The Everything Guide to Lambda Throttling, Reserved Concurrency, and Execution Limits

Kerri Rapes

Published in

ITNEXT

5 min readMar 28, 2019

What your need to know, to know, that you know a little somethin-somethin…

Definitions:

Concurrent Executions — Processes that are are being executed by AWS Lambda Functions at the same time .

Request — An event that triggers an AWS Lambda to launch and begin processing.

What are the Limits?

For every AWS account you start with a pool of 1000 concurrent executions. All of the lambdas from this account will share executions from this pool.

If one lambda were to receive a very large quantity of requests (say 1000), AWS would run those 1000 from the common pool.

If a second lambda were to also receive requests (for example 150) in the same in the same instant, it runs the risk of being completely or partially rejected because the combined number of concurrent executions is over the 1000 limit.

For some applications this risk of rejection is not acceptable. In these cases the engineer can reserve a set number of executions for any given lambda, guaranteeing that they will always be available, using the Reserved Concurrency parameter.
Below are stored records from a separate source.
`config.mk`:
```
export PLATFORM = sky130hd
export DESIGN_NAME = fetch_pc_unit
export DESIGN_NICKNAME = d
export VERILOG_FILES = /design/src/rtl/fetch_pc_unit.sv
export SDC_FILE = /design/constraint.sdc
export NUM_CORES = 1
export LEC_CHECK = 0
export CAP_MARGIN = 25
export CORE_UTILIZATION = 45
export DETAILED_ROUTE_END_ITERATION = 16
export GPL_TIMING_DRIVEN = 1
export PLACE_DENSITY = 0.77
export SYNTH_ARGS = -nofsm -noshare
export SYNTH_HDL_FRONTEND = slang
export SYNTH_SLANG_ARGS = --single-unit
```
`constraint.sdc`:
```
create_clock -name clk -period 3.2 [get_ports clk]
set_clock_uncertainty 0.2 [all_clocks]
set_input_delay 0.64 -clock clk [delete_from_list [all_inputs] [get_ports clk]]
set_output_delay 0.64 -clock clk [all_outputs]
set_load 0.02 [all_outputs]
```
`src/rtl/fetch_pc_unit.sv`:
```
// rtl/fetch_pc_unit.sv - SimpleRisc IF stage: PC, imem drive, stall/redirect/halt handling
// Optional FETCH_PERF_CNT_EN adds perf_fetched/perf_stalled/perf_flushed counters.
module fetch_pc_unit #(
  parameter int          ADDR_W   = 10,
  parameter logic [31:0] RESET_PC = 32'h0000_0000
) (
  input  logic              clk,
  input  logic              reset,
  input  logic              stall_in,
  input  logic              is_Branch_Taken,
  input  logic [31:0]       branchPC,
  output logic [ADDR_W-1:0] imem_addr,
  input  logic [31:0]       imem_rdata,
  output logic [31:0]       if_pc,
  output logic [31:0]       if_ir,
  output logic              if_valid,
  output logic              flush_of,
  output logic              halted
`ifdef FETCH_PERF_CNT_EN
  ,
  output logic [31:0]       perf_fetched,
  output logic [31:0]       perf_stalled,
  output logic [31:0]       perf_flushed
`endif
);

  localparam logic [31:0] NOP    = 32'h6800_0000;
  localparam logic [31:0] MARKER = 32'hFFFF_FFFF;

  typedef enum logic [1:0] {S_FILL, S_RUN, S_STALL, S_HALT} state_t;

  state_t      r_state;
  state_t      w_next_state;
  logic [31:0] r_fetch_pc;
  logic [31:0] r_out_pc;
  logic [31:0] r_hold_ir;
  logic [31:0] w_word;
  logic [31:0] w_target;
  logic        w_present;
  logic        w_end;

  assign w_target  = branchPC & 32'hFFFF_FFFC;
  assign w_word    = (r_state == S_STALL) ? r_hold_ir : imem_rdata;
  assign w_present = (r_state == S_RUN) || (r_state == S_STALL);
  // End marker only counts when it would actually be consumed this cycle.
  assign w_end     = w_present && (w_word == MARKER) && !stall_in && !is_Branch_Taken;

  always_ff @(posedge clk) begin
    if (reset) r_state <= S_FILL;
    else       r_state <= w_next_state;
  end

  always_comb begin
    w_next_state = r_state;
    if (is_Branch_Taken) begin
      w_next_state = S_FILL;
    end else begin
      case (r_state)
        S_FILL:  w_next_state = S_RUN;
        S_RUN:   w_next_state = stall_in ? S_STALL : (w_end ? S_HALT : S_RUN);
        S_STALL: w_next_state = stall_in ? S_STALL : (w_end ? S_HALT : S_FILL);
        default: w_next_state = S_HALT;
      endcase
    end
  end

  always_comb begin
    imem_addr = r_fetch_pc[ADDR_W+1:2];
    if_pc     = r_out_pc;
    if_valid  = w_present && !is_Branch_Taken && !w_end;
    if_ir     = if_valid ? w_word : NOP;
    flush_of  = is_Branch_Taken;
    halted    = (r_state == S_HALT);
  end

  always_ff @(posedge clk) begin
    if (reset) begin
      r_fetch_pc <= RESET_PC;
      r_out_pc   <= RESET_PC;
      r_hold_ir  <= NOP;
    end else if (is_Branch_Taken) begin
      r_fetch_pc <= w_target;
    end else begin
      case (r_state)
        S_FILL: begin
          r_out_pc   <= r_fetch_pc;
          r_fetch_pc <= r_fetch_pc + 32'd4;
        end
        S_RUN: begin
          if (stall_in) begin
            r_hold_ir <= imem_rdata;
          end else if (!w_end) begin
            r_out_pc   <= r_fetch_pc;
            r_fetch_pc <= r_fetch_pc + 32'd4;
          end
        end
        S_STALL: begin
          // Re-read the successor so the word after the FILL bubble is fresh.
          if (!stall_in && !w_end) r_fetch_pc <= r_out_pc + 32'd4;
        end
        default: ;
      endcase
    end
  end

`ifdef FETCH_PERF_CNT_EN
  always_ff @(posedge clk) begin
    if (reset) begin
      perf_fetched <= '0;
      perf_stalled <= '0;
      perf_flushed <= '0;
    end else if (r_state != S_HALT) begin
      if (if_valid && !stall_in) perf_fetched <= perf_fetched + 32'd1;
      if (r_state == S_STALL)    perf_stalled <= perf_stalled + 32'd1;
      if (flush_of)              perf_flushed <= perf_flushed + 32'd1;
    end
  end
`endif

endmodule

```
==> impl_metrics.toml <==
[status]
status = "complete, but fails checks"
violations = "negative setup slack"

[clock_network]
cts_buffer_depth = 2
cts_root_buffer = "clkbuf_16"
htreeDepth = 3
clk_latency_ns = 0.35
clk_pin_slew_ns = 0.07
cts_sinks = 98
cts_tree = "yes"
cts_hold_buf = 0
numCtsBuffers = 9

[timing]
finalCriticalPeriod_ns = 3.212
timing.final.max_slew_violations = 0
timing.fmax_mhz = 311.4
slew_headroom = 0.6551
tightest_slew_ns = 0.5134
setup_violations = 4
fin_hold_ws_ns = 0.2550
final.period_utilization = 1.004
finalHoldViolCount = 0
setup_slack_ns = -0.01157
rsz0062_at_grt = "true"

[synth]
synthCells = 719
synth_area_per_cell_um2 = 8.146
syn-num-nets = 792
ys_seq_area_frac = 0.3350
netlist_area_um2 = 5857
async_flop_share = 0
synth-edff-count = 0
ys.flop_type = "dfxtp_1"
synth_cell_types = 69
yosys_warnings = 0
synth-seq-cells = 98

[critical_path]
cpMaxStageDelayCell = "clkdlybuf4s50_1"
path_class = "in -> out"
crit_fanout = 7
worstPathRequired_ns = 2.36
path_delay_family = "buffers and inverters"
worstPathCellList = "clkdlybuf4s50_1, nand4_1, nor3_4, a22oi_2, nor2_2, or2_4, buf_8, nor2_1, buf_2"
end_kind = "primary output"
reg2regPathDepth = 13
rr_endpoint = "r_fetch_pc[19]"
arrival_ns = 2.37
crit_buf_inv = 3
r2r_start = "r_state[0]"
r2r_slack_ns = 0.13
startpoint_type = "primary input"
max_stage_delay_ns = 0.49

[die]
initial_core_util = 0.4622
dieArea_um2 = 13480
rows = 41
io_pins = 145
dieHeight_um = 116.1
core_area_um2 = 12670
die_x_um = 116.1

[worst_hold_path]
hold_depth = 2
hold_class = "reg -> reg"
hp-start = "r_hold_ir[5]"
hold_path_end = "r_hold_ir[5]"

[detailed_routing]
drc = 0
dr_total_vias = 6116
routed_wirelength_um = 18470
wl_per_cell_um = 17.17
firstDrtPassIters = 5
viasPerCell = 5.684
initialDrtViolationCount = 357
ant_nets = 0

[global_routing]
antenna_found_initial = 1
gr-usage-all-layers = 0.2767
grt_max_degree = 42
grt_pass1_wl_um = 28970
grt_pass1_vias = 5868
gr-total-overflow = 0

[place]
io_buffers = 142
dp_hpwl_um = 12870
dp.cells = 1050
gp_congestion = 0.9056

[cells_and_area]
syn2layout_area_growth_pct = 41.96
drive_gt1_frac = 0.2071
final_cells = 1076
layout.nets = 971

[flow_run]
timing.max_cap.violations = 0

[pwr]
vdd_drop_max_uv = 299.2
power_density_nw_per_um2 = 378.4
p_leak_uw = 0.003349
## power breakdown
group	internal, uW	total (uW)	leakage, uW	switching (uW)
Combinational	332	674	0.00241	342
Sequential	1290	1370	0.000800	86.2
Clock	628	1100	0.000143	473
Total	2250	3150	0.00335	901
## flip-flops by register name, indices dropped and copies added (netlist names), named ones only
register / cells
if_pc: 32
r_fetch_pc: 30
r_hold_ir: 32
r_state: 2
## worst max path at each step
stage,start,to,slack [ns],cells after the start
floorplan,r_state[0],r_fetch_pc[30],0.0006,17
finish,imem_rdata[12],if_ir[20],-0.01,9
detailed placement,imem_rdata[22],if_ir[23],-0.59,9
CTS,is_Branch_Taken,if_ir[29],-0.06,5
global placement,imem_rdata[3],if_ir[0],-0.53,9
global route,r_state[0],if_ir[20],-0.06,11
## logic make-up (layout without fill, tap and decap cells)
| family | count (synthesis) | count (layout) | share of synthesized area |
|---|---|---|---|
| multiplexers | 91 | 91 | 0.1570 |
| AO/OA/AOI/OAI | 136 | 136 | 0.1542 |
| other | 0 | 1 | 0 |
| buffers and inverters | 72 | 256 | 0.06601 |
| AND/OR/NAND/NOR | 295 | 295 | 0.2442 |
| XOR/XNOR | 22 | 22 | 0.03290 |
| flip-flops | 98 | 98 | 0.3350 |
| adder cells (fa/ha/maj) | 5 | 5 | 0.01068 |
## layout make-up
class	instances	area [um2]
fillers	1037	4357
multi-input cells	549	3676
repair buffers	229	2118
flip-flops and latches	98	1963
clock buffers	12	246.5
well taps	172	215.2
clock inverters	4	51.30
inverters	11	41.29
diodes	1	2.502
## cell usage in the layout, fill, tap and decap left out, types with 5 or more instances in the layout
cell type,count
a21oi_1,44
o21ai_0,19
nand4b_1,5
buf_6,19
a211oi_1,9
a31oi_1,19
and3_1,10
dlygate4sd2_1,8
dlymetal6s2s_1,12
dfxtp_1,97
clkdlybuf4s50_1,89
buf_2,17
nor3_1,6
nor2_1,69
xnor2_1,6
xor2_1,16
nand4_1,21
mux2_2,6
buf_4,78
nor2_2,11
inv_1,9
nand2_1,114
nand3_1,24
mux2i_1,84
clkbuf_16,9
o21ai_1,6
## cells in the mapped netlist, types with 6 or more instances
cell / instances / area share
nand2_1: 114 / 0.073
dfxtp_1: 98 / 0.33
mux2i_1: 84 / 0.14
nor2_1: 82 / 0.053
a21oi_1: 45 / 0.038
clkbuf_1: 27 / 0.017
nand3_1: 24 / 0.021
nand4_1: 21 / 0.022
a31oi_1: 19 / 0.020
o21ai_0: 19 / 0.016
xor2_1: 16 / 0.024
buf_2: 14 / 0.012
buf_4: 12 / 0.015
and3_1: 11 / 0.012
inv_1: 10 / 0.0064
a211oi_1: 9 / 0.012
nor3_1: 8 / 0.0068
mux2_2: 7 / 0.013
nand2b_1: 6 / 0.0064
o21ai_1: 6 / 0.0051
xnor2_1: 6 / 0.0090
## metal layers
layer / track usage / routed length, um / up-vias / share of wire
li1: - / - / 2913 / -
met1: 0.3456 / 7951 / 2951 / 0.43
met2: 0.4643 / 9071 / 210 / 0.49
met3: 0.04812 / 888 / 42 / 0.048
met4: 0.1274 / 562 / 0 / 0.030
met5: 0 / 0 / - / 0
## worst min-delay path, delay by kind of cell (launching register included)
family,cells,cell delay [ns]
flip-flops,1,0.31
AO/OA/AOI/OAI,1,0.05
AND/OR/NAND/NOR,1,0.05
## stage by stage
| step | setup slack [ns] | total power [uW] | setup TNS (ns) | instance area [um2] | utilization |
|---|---|---|---|---|---|
| after floorplan | 0.0006293 | 1754 | 0 | 5924 | - |
| after global placement | -0.5277 | 2025 | -15.96 | 7818 | 0.6170 |
| after detailed placement | -0.5897 | 2048 | -17.12 | 7818 | 0.6170 |
| after CTS | -0.05551 | 3135 | -0.6088 | 8078 | 0.6375 |
| after global routing | -0.05927 | 3272 | -1.035 | 8314 | 0.6562 |
| final | -0.01157 | 3146 | -0.02010 | 8314 | 0.6562 |
## timing repair
item / 4_1_cts / 5_1_grt
setup buffers: 5 / 3
resized for setup: 152 / 64
cloned: 1 / 0
endpoints found under the setup margin: 33 / 35
pin swaps: 8 / 12
Power figures use the tool's default switching activity.
==> src/rtl/arb_pkg.sv <==
// Shared types and default sizing for the round-robin grant arbiter.
package arb_pkg;

    typedef enum logic {
        IDLE  = 1'b0,
        GRANT = 1'b1
    } arb_state_t;

    localparam int ARB_N        = 8;
    localparam int ARB_MAX_HOLD = 16;

endpackage

==> src/rtl/rr_pick.sv <==
// Combinational rotate-priority selector: the first set request at or above ptr wins,
// wrapping from N-1 back to 0.
module rr_pick
    import arb_pkg::*;
#(
    parameter int N    = ARB_N,
    parameter int IDXW = $clog2(N)
) (
    input  logic [N-1:0]    req,
    input  logic [IDXW-1:0] ptr,
    output logic [N-1:0]    sel,
    output logic [IDXW-1:0] sel_idx
);

    logic [N-1:0] rot;
    logic [N-1:0] pick;
    int           k;

    // Rotate so ptr lands on bit 0, keep the lowest set bit, then map it back.
    always_comb begin
        rot     = '0;
        pick    = '0;
        sel     = '0;
        sel_idx = '0;
        k       = 0;
        for (int i = 0; i < N; i++) begin
            k = i + int'(ptr);
            if (k >= N) k = k - N;
            rot[i] = req[IDXW'(k)];
        end
        pick = rot & (~rot + N'(1));
        for (int i = 0; i < N; i++) begin
            k = i + int'(ptr);
            if (k >= N) k = k - N;
            if (pick[i]) begin
                sel[IDXW'(k)] = 1'b1;
                sel_idx       = IDXW'(k);
            end
        end
    end

endmodule

==> src/rtl/rr_grant_arbiter.sv <==
// Round-robin arbiter issuing a registered one-hot grant that is held until the owner
// releases it, with a hold timer that force-revokes stuck owners.
module rr_grant_arbiter
    import arb_pkg::*;
#(
    parameter int N        = ARB_N,
    parameter int IDXW     = $clog2(N),
    parameter int MAX_HOLD = ARB_MAX_HOLD,
    parameter int HOLD_W   = $clog2(MAX_HOLD + 1)
) (
    input  logic            clk,
    input  logic            reset_n,
    input  logic [N-1:0]    req,
    input  logic            done,
    output logic [N-1:0]    gnt,
    output logic [IDXW-1:0] gnt_idx,
    output logic            gnt_valid,
    output logic            timeout
);

    arb_state_t        state, state_nxt;
    logic [IDXW-1:0]   ptr, ptr_nxt;
    logic [HOLD_W-1:0] hold_cnt, hold_nxt;
    logic [N-1:0]      gnt_nxt;
    logic [IDXW-1:0]   gnt_idx_nxt;
    logic              timeout_nxt;
    logic [N-1:0]      sel;
    logic [IDXW-1:0]   sel_idx;
    logic              owner_req;
    logic              hold_max;

    rr_pick #(
        .N    (N),
        .IDXW (IDXW)
    ) u_pick (
        .req     (req),
        .ptr     (ptr),
        .sel     (sel),
        .sel_idx (sel_idx)
    );

    always_ff @(posedge clk or negedge reset_n) begin
        if (!reset_n) begin
            state    <= IDLE;
            ptr      <= '0;
            hold_cnt <= '0;
            gnt      <= '0;
            gnt_idx  <= '0;
            timeout  <= 1'b0;
        end else begin
            state    <= state_nxt;
            ptr      <= ptr_nxt;
            hold_cnt <= hold_nxt;
            gnt      <= gnt_nxt;
            gnt_idx  <= gnt_idx_nxt;
            timeout  <= timeout_nxt;
        end
    end

    // A timeout is flagged only when the hold limit alone ended the grant.
    always_comb begin
        state_nxt   = state;
        ptr_nxt     = ptr;
        hold_nxt    = hold_cnt;
        gnt_nxt     = gnt;
        gnt_idx_nxt = gnt_idx;
        timeout_nxt = 1'b0;
        owner_req   = req[gnt_idx];
        hold_max    = (hold_cnt == HOLD_W'(MAX_HOLD));
        case (state)
            IDLE: begin
                if (|req) begin
                    state_nxt   = GRANT;
                    gnt_nxt     = sel;
                    gnt_idx_nxt = sel_idx;
                    hold_nxt    = HOLD_W'(1);
                end
            end
            GRANT: begin
                if (done || !owner_req || hold_max) begin
                    state_nxt   = IDLE;
                    gnt_nxt     = '0;
                    gnt_idx_nxt = '0;
                    hold_nxt    = '0;
                    ptr_nxt     = (gnt_idx == IDXW'(N - 1)) ? '0 : gnt_idx + IDXW'(1);
                    timeout_nxt = hold_max && !done && owner_req;
                end else begin
                    hold_nxt = hold_cnt + HOLD_W'(1);
                end
            end
            default: state_nxt = IDLE;
        endcase
    end

    assign gnt_valid = |gnt;

endmodule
Reserved Concurrences can be set on any or all of the lambdas, in any combination. However, AWS reserves 100 executions to the common pool at all times. So, if the account has a limit of 1000, the maximum number of combined Reserved Concurrency would be 900.

When the Concurrency parameter is returned to ‘use unreserved account concurrency’ the executions are returned to the common pool.

With this setup, the reserved executions will always remain untouched by the other lambdas even if the lambda for which they were reserved is not using them.

The same is true in the opposite direction. Once the Reserved Concurrency parameter is set for a lambda function, the total number of concurrent execution of that function cannot exceed that number. Acting as a concurrency limit for that function.

For some systems the total number of concurrent executions consistently exceeds the 1000 limit even after optimizations. In this scenario the account owner can request a system limit increase by contacting the AWS Support Center.

Why Would We Ever Want to Limit the Executions?

There are many reasons to throttle or limit your lambda function.

Cost or Security, you may not want someone accidentally or maliciously making a large number of requests to your system.
Performance, to force reasonable batch sizes.
Scalability, to match the throughput to your downstream resources.
Off Switch, reducing the Reserved Concurrency to zero effectively means no traffic will flow through your processes.

What Does this Look Like in Practice?

To modify the Reserved Concurrency of any lambda there are several options.

The Console

Inside the AWS console navigate to your lambda, in the configurations page scroll down to the Concurrency box, and select Reserved Concurrency.

The Command Line

To modify the Reserved Concurrency via the command line use the following command:

aws lambda put-function-concurrency --function-name YOUR_FUNCTION_NAME_HERE --reserved-concurrent-executions 50

Serverless Framework File

If your deploying your functions with the serverless framework you can modify the Reserved Concurrency for any lambda inside the function section of you file.

service: MediumConcurrency provider:
  name: aws
  runtime: python3.7
  stage: ${opt:stage, 'dev'}
  region: ${opt:region, 'us-east-1'}
  profile: ${opt:profile, 'default'}
  environment:
    region: ${self:provider.region}
    stage: ${self:provider.stage}
  stackTags:
    Owner : krapes
    Project : concurrencyLimits
    Service : concurrencyLimits
    Team : brokenLeg
  stackPolicy: # This policy allows updates to all resources
    - Effect: Allow
      Principal: "*"
      Action: "Update:*"
      Resource: "*"  iamRoleStatements:functions:
  dummy:
    handler: dummy.main
    timeout: 10
    ## This parameter sets the reserved concurrency for the lambda 'dummy'
    reservedConcurrency: 25
#    events:
#      - http:
#          method: GET
#          path: /dummy
#          resp: json#plugins:
#  - serverless-python-requirements
custom:
  pythonRequirements:
     dockerizePip: non-linux

Now when testing your lambda, you’ll see that with the Reserved Concurrency set the excess requests were returned an error 500 code, and thus limited the system.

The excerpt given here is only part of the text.